[config.mk]
export PLATFORM = sky130hd
export DESIGN_NAME = supv_reset_seq
export DESIGN_NICKNAME = d
export VERILOG_FILES = /design/src/rtl/supv_rst_pkg.sv /design/src/rtl/supv_dip_filter.sv /design/src/rtl/supv_mr_filter.sv /design/src/rtl/supv_hold_timer.sv /design/src/rtl/supv_reset_seq.sv
export SDC_FILE = /design/constraint.sdc
export NUM_CORES = 1
export LEC_CHECK = 0
export CAP_MARGIN = 15
export CORE_AREA = 2 2 59 61
export DETAILED_ROUTE_END_ITERATION = 6
export DIE_AREA = 0 0 61 63
export PLACE_DENSITY = 0.76
export REMOVE_ABC_BUFFERS = 1
export SLEW_MARGIN = 20
export SYNTH_ARGS = -nofsm -noshare
export SYNTH_HDL_FRONTEND = slang
export SYNTH_SLANG_ARGS = --single-unit
[constraint.sdc]
create_clock -name clk -period 1.86 [get_ports clk]
set_input_delay 0.372 -clock clk [delete_from_list [all_inputs] [get_ports clk]]
set_output_delay 0.372 -clock clk [all_outputs]
set_load 0.05 [all_outputs]
[src/rtl/supv_rst_pkg.sv]
package supv_rst_pkg;
   typedef enum logic [1:0] {
      CAUSE_POR    = 2'd0,
      CAUSE_SUPPLY = 2'd1,
      CAUSE_MANUAL = 2'd2,
      CAUSE_WDOG   = 2'd3
   } rst_cause_e;

   // priority: supply, then manual, then watchdog
   function automatic rst_cause_e pick_cause(input logic sup, input logic man);
      if (sup)      return CAUSE_SUPPLY;
      else if (man) return CAUSE_MANUAL;
      else          return CAUSE_WDOG;
   endfunction
endpackage

[src/rtl/supv_dip_filter.sv]
module supv_dip_filter #(
   parameter int FILT = 8
) (
   input  logic clk,
   input  logic arst_n,
   input  logic fail_i,
   input  logic ok_rise_i,
   output logic fault_o
);
   logic flt_q;

   generate
      if (FILT <= 1) begin : g_direct
         always_ff @(posedge clk or negedge arst_n) begin
            if (!arst_n)                       flt_q <= 1'b0;
            else if (!flt_q && fail_i)         flt_q <= 1'b1;
            else if (flt_q && ok_rise_i && !fail_i) flt_q <= 1'b0;
         end
      end else begin : g_count
         localparam int W = $clog2(FILT);
         logic [W-1:0] run_q;
         always_ff @(posedge clk or negedge arst_n) begin
            if (!arst_n) begin
               flt_q <= 1'b0;
               run_q <= '0;
            end else if (flt_q) begin
               run_q <= '0;
               if (ok_rise_i && !fail_i) flt_q <= 1'b0;
            end else if (fail_i) begin
               if (run_q == W'(FILT - 1)) begin
                  flt_q <= 1'b1;
                  run_q <= '0;
               end else begin
                  run_q <= run_q + 1'b1;
               end
            end else begin
               run_q <= '0;
            end
         end
      end
   endgenerate

   assign fault_o = flt_q;
endmodule

[src/rtl/supv_mr_filter.sv]
module supv_mr_filter #(
   parameter int MIN = 4
) (
   input  logic clk,
   input  logic arst_n,
   input  logic mr_n_i,
   output logic active_o
);
   logic act_q;
   logic differ;

   assign differ = (~mr_n_i) != act_q;

   generate
      if (MIN <= 1) begin : g_direct
         always_ff @(posedge clk or negedge arst_n) begin
            if (!arst_n) act_q <= 1'b0;
            else         act_q <= ~mr_n_i;
         end
      end else begin : g_count
         localparam int W = $clog2(MIN);
         logic [W-1:0] run_q;
         always_ff @(posedge clk or negedge arst_n) begin
            if (!arst_n) begin
               act_q <= 1'b0;
               run_q <= '0;
            end else if (differ) begin
               if (run_q == W'(MIN - 1)) begin
                  act_q <= ~act_q;
                  run_q <= '0;
               end else begin
                  run_q <= run_q + 1'b1;
               end
            end else begin
               run_q <= '0;
            end
         end
      end
   endgenerate

   assign active_o = act_q;
endmodule

[src/rtl/supv_hold_timer.sv]
module supv_hold_timer #(
   parameter int CNT_W = 16
) (
   input  logic             clk,
   input  logic             arst_n,
   input  logic             hold_req_i,
   input  logic [CNT_W-1:0] len_i,
   output logic             rst_n_o
);
   logic [CNT_W-1:0] left_q;
   logic             rst_n_q;

   always_ff @(posedge clk or negedge arst_n) begin
      if (!arst_n) begin
         left_q  <= '0;
         rst_n_q <= 1'b0;
      end else if (hold_req_i) begin
         left_q  <= len_i;
         rst_n_q <= 1'b0;
      end else if (left_q > CNT_W'(1)) begin
         left_q  <= left_q - 1'b1;
      end else begin
         left_q  <= '0;
         rst_n_q <= 1'b1;
      end
   end

   assign rst_n_o = rst_n_q;
endmodule

[src/rtl/supv_reset_seq.sv]
module supv_reset_seq
   import supv_rst_pkg::*;
#(
   parameter int CNT_W    = 16,
   parameter int DIP_FILT = 8,
   parameter int MR_MIN   = 4
) (
   input  logic             clk,
   input  logic             arst_n,
   input  logic             supply_fail_i,
   input  logic             supply_ok_rise_i,
   input  logic             mr_n_i,
   input  logic             wdog_fault_i,
   input  logic [CNT_W-1:0] rst_len_i,
   output logic             sys_rst_n_o,
   output logic [1:0]       cause_o
);
   generate
      if (CNT_W < 2)    begin : g_bad_w   $error("CNT_W must be at least 2"); end
      if (DIP_FILT < 1) begin : g_bad_dip $error("DIP_FILT must be at least 1"); end
      if (MR_MIN < 1)   begin : g_bad_mr  $error("MR_MIN must be at least 1"); end
   endgenerate

   logic       sup_flt;
   logic       mr_act;
   logic       por_q;
   logic       src_any;
   logic       hold_req;
   rst_cause_e cause_q;

   supv_dip_filter #(.FILT(DIP_FILT)) u_dip (
      .clk(clk), .arst_n(arst_n),
      .fail_i(supply_fail_i), .ok_rise_i(supply_ok_rise_i),
      .fault_o(sup_flt)
   );

   supv_mr_filter #(.MIN(MR_MIN)) u_mr (
      .clk(clk), .arst_n(arst_n),
      .mr_n_i(mr_n_i), .active_o(mr_act)
   );

   assign src_any  = sup_flt | mr_act | wdog_fault_i;
   assign hold_req = src_any | por_q;

   supv_hold_timer #(.CNT_W(CNT_W)) u_hold (
      .clk(clk), .arst_n(arst_n),
      .hold_req_i(hold_req), .len_i(rst_len_i),
      .rst_n_o(sys_rst_n_o)
   );

   always_ff @(posedge clk or negedge arst_n) begin
      if (!arst_n) begin
         por_q   <= 1'b1;
         cause_q <= CAUSE_POR;
      end else begin
         por_q <= 1'b0;
         if (src_any) cause_q <= pick_cause(sup_flt, mr_act);
      end
   end

   assign cause_o = cause_q;
endmodule

# Word-level counts from Yosys, hierarchy flattened
# Cells that the tools add are included.
[classes]
addsub = 3
order_cmp = 1
n_eq_ne = 4
mux = 15
bitwise_logic = 5
reduce_logical = 3
[op_table]
columns = ["operator", "count"]
rows = [
  ["16-bit 2-to-1 mux", 2],
  ["16-bit by 1-bit > comparator with 1-bit output (second input constant)", 1],
  ["16-bit by 1-bit subtractor with 16-bit output (second input constant)", 1],
  ["3-bit 2-to-1 mux", 3],
  ["1-bit 2-to-1 mux", 7],
  ["2-bit 2-to-1 mux", 3],
  ["3-bit by 1-bit adder with 3-bit output (second input constant)", 1],
  ["3-bit equality test (second input constant)", 1],
  ["1-bit bitwise OR", 3],
  ["2-bit by 1-bit adder with 2-bit output (second input constant)", 1],
  ["2-bit equality test (second input constant)", 1],
  ["2-bit != test (second input constant)", 1],
  ["1-bit NOT", 2],
  ["2-bit AND reduction", 1],
  ["1-bit logical AND", 1],
  ["1-bit logical NOT", 1],
  ["1-bit != test", 1],
]
[word_totals]
ff_bits = 27
in_bits = 22
output_inout_bits = 3

# Longest topological paths before layout
# Gate-level depths: netlist of the first run.
[depth]
depth_word = 4
ltp_mapped = 7
ltp_nobuf = 6

# Cells and area by module
# A second synthesis of the first run with hierarchy kept.
[hier_totals]
hier_cells = 133
hier_area_um2 = 1407.6
[by_module_without_submodules]
columns = ["mod", "n_inst", "cells_each", "area_per_inst_um2", "seq_area_each_um2"]
rows = [
  ["supv_hold_timer", 1, 102, 1011.0, 425.4],
  ["supv_dip_filter", 1, 12, 166.4, 100.1],
  ["supv_mr_filter", 1, 10, 122.6, 75.1],
  ["supv_reset_seq", 1, 9, 107.6, 76.3],
]

# Least setup slack after synthesis of the first run
# No wires, ideal clock.
[synth_timing]
path_kind = "register to register"
startpoint = "reg u_hold.left_q[0]"
endpoint = "reg u_hold.left_q[10]"
setup_time_ps = 145
t_arrival_ps = 1662
required_ps = 1715
setup_slack_ps = 53
stages_incl_launch_ff = 8
n_path_buf = 1
synth_period_minus_slack_ps = 1807
cell_sequence = "dfrtp_1 inv_1 ha_1 clkbuf_1 nor2_1 or3_4 nor3_4 a211oi_2"
[synth_between]
elab_chain_len = 3
word_cells_on_any_way = 4
cone_classes = "add/sub: 1; order compare: 1; mux: 2"
[synth_rtl]
columns = ["element", "line", "rtl"]
rows = [
  ["from (decl)", "supv_hold_timer.sv:10", "logic [CNT_W-1:0] left_q;"],
  ["from (signal assigned)", "supv_hold_timer.sv:18", "left_q <= len_i;"],
  ["from (signal assigned)", "supv_hold_timer.sv:21", "left_q <= left_q - 1'b1;"],
  ["16-bit by 1-bit subtractor with 16-bit output or 16-bit by 1-bit > comparator with 1-bit output (tied branches)", "supv_hold_timer.sv:21, supv_hold_timer.sv:20", ""],
  ["16-bit 2-to-1 mux *", "supv_hold_timer.sv:20", "end else if (left_q > CNT_W'(1)) begin"],
  ["16-bit 2-to-1 mux *", "supv_hold_timer.sv:17", "end else if (hold_req_i) begin"],
]
# Mark *: on every way between the ends. The rest lies on a longest branch, timed or not.
# A chain may end at the register's enable or synchronous reset.

# Final worst setup path of the first run
[layout_timing]
startpoint = "reg u_hold.left_q[14]"
endpoint = "reg u_hold.left_q[3]"
[layout_between]
elab_chain_len = 3
[layout_rtl]
columns = ["element", "line"]
rows = [
  ["16-bit by 1-bit > comparator with 1-bit output", "supv_hold_timer.sv:20"],
  ["16-bit 2-to-1 mux", "supv_hold_timer.sv:20"],
  ["16-bit 2-to-1 mux", "supv_hold_timer.sv:17"],
]
# Every way passes these cells.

■ ■ ■ ■ ■

## YOUR ASSIGNMENT
From the first line of the listing above to the line with "localparam int W = $clog2(FILT);", please transcribe each line exactly, both ends included, and nothing beyond that.

## EXERCISE ANSWER
[config.mk]
export PLATFORM = sky130hd
export DESIGN_NAME = supv_reset_seq
export DESIGN_NICKNAME = d
export VERILOG_FILES = /design/src/rtl/supv_rst_pkg.sv /design/src/rtl/supv_dip_filter.sv /design/src/rtl/supv_mr_filter.sv /design/src/rtl/supv_hold_timer.sv /design/src/rtl/supv_reset_seq.sv
export SDC_FILE = /design/constraint.sdc
export NUM_CORES = 1
export LEC_CHECK = 0
export CAP_MARGIN = 15
export CORE_AREA = 2 2 59 61
export DETAILED_ROUTE_END_ITERATION = 6
export DIE_AREA = 0 0 61 63
export PLACE_DENSITY = 0.76
export REMOVE_ABC_BUFFERS = 1
export SLEW_MARGIN = 20
export SYNTH_ARGS = -nofsm -noshare
export SYNTH_HDL_FRONTEND = slang
export SYNTH_SLANG_ARGS = --single-unit
[constraint.sdc]
create_clock -name clk -period 1.86 [get_ports clk]
set_input_delay 0.372 -clock clk [delete_from_list [all_inputs] [get_ports clk]]
set_output_delay 0.372 -clock clk [all_outputs]
set_load 0.05 [all_outputs]
[src/rtl/supv_rst_pkg.sv]
package supv_rst_pkg;
   typedef enum logic [1:0] {
      CAUSE_POR    = 2'd0,
      CAUSE_SUPPLY = 2'd1,
      CAUSE_MANUAL = 2'd2,
      CAUSE_WDOG   = 2'd3
   } rst_cause_e;

   // priority: supply, then manual, then watchdog
   function automatic rst_cause_e pick_cause(input logic sup, input logic man);
      if (sup)      return CAUSE_SUPPLY;
      else if (man) return CAUSE_MANUAL;
      else          return CAUSE_WDOG;
   endfunction
endpackage

[src/rtl/supv_dip_filter.sv]
module supv_dip_filter #(
   parameter int FILT = 8
) (
   input  logic clk,
   input  logic arst_n,
   input  logic fail_i,
   input  logic ok_rise_i,
   output logic fault_o
);
   logic flt_q;

   generate
      if (FILT <= 1) begin : g_direct
         always_ff @(posedge clk or negedge arst_n) begin
            if (!arst_n)                       flt_q <= 1'b0;
            else if (!flt_q && fail_i)         flt_q <= 1'b1;
            else if (flt_q && ok_rise_i && !fail_i) flt_q <= 1'b0;
         end
      end else begin : g_count
         localparam int W = $clog2(FILT);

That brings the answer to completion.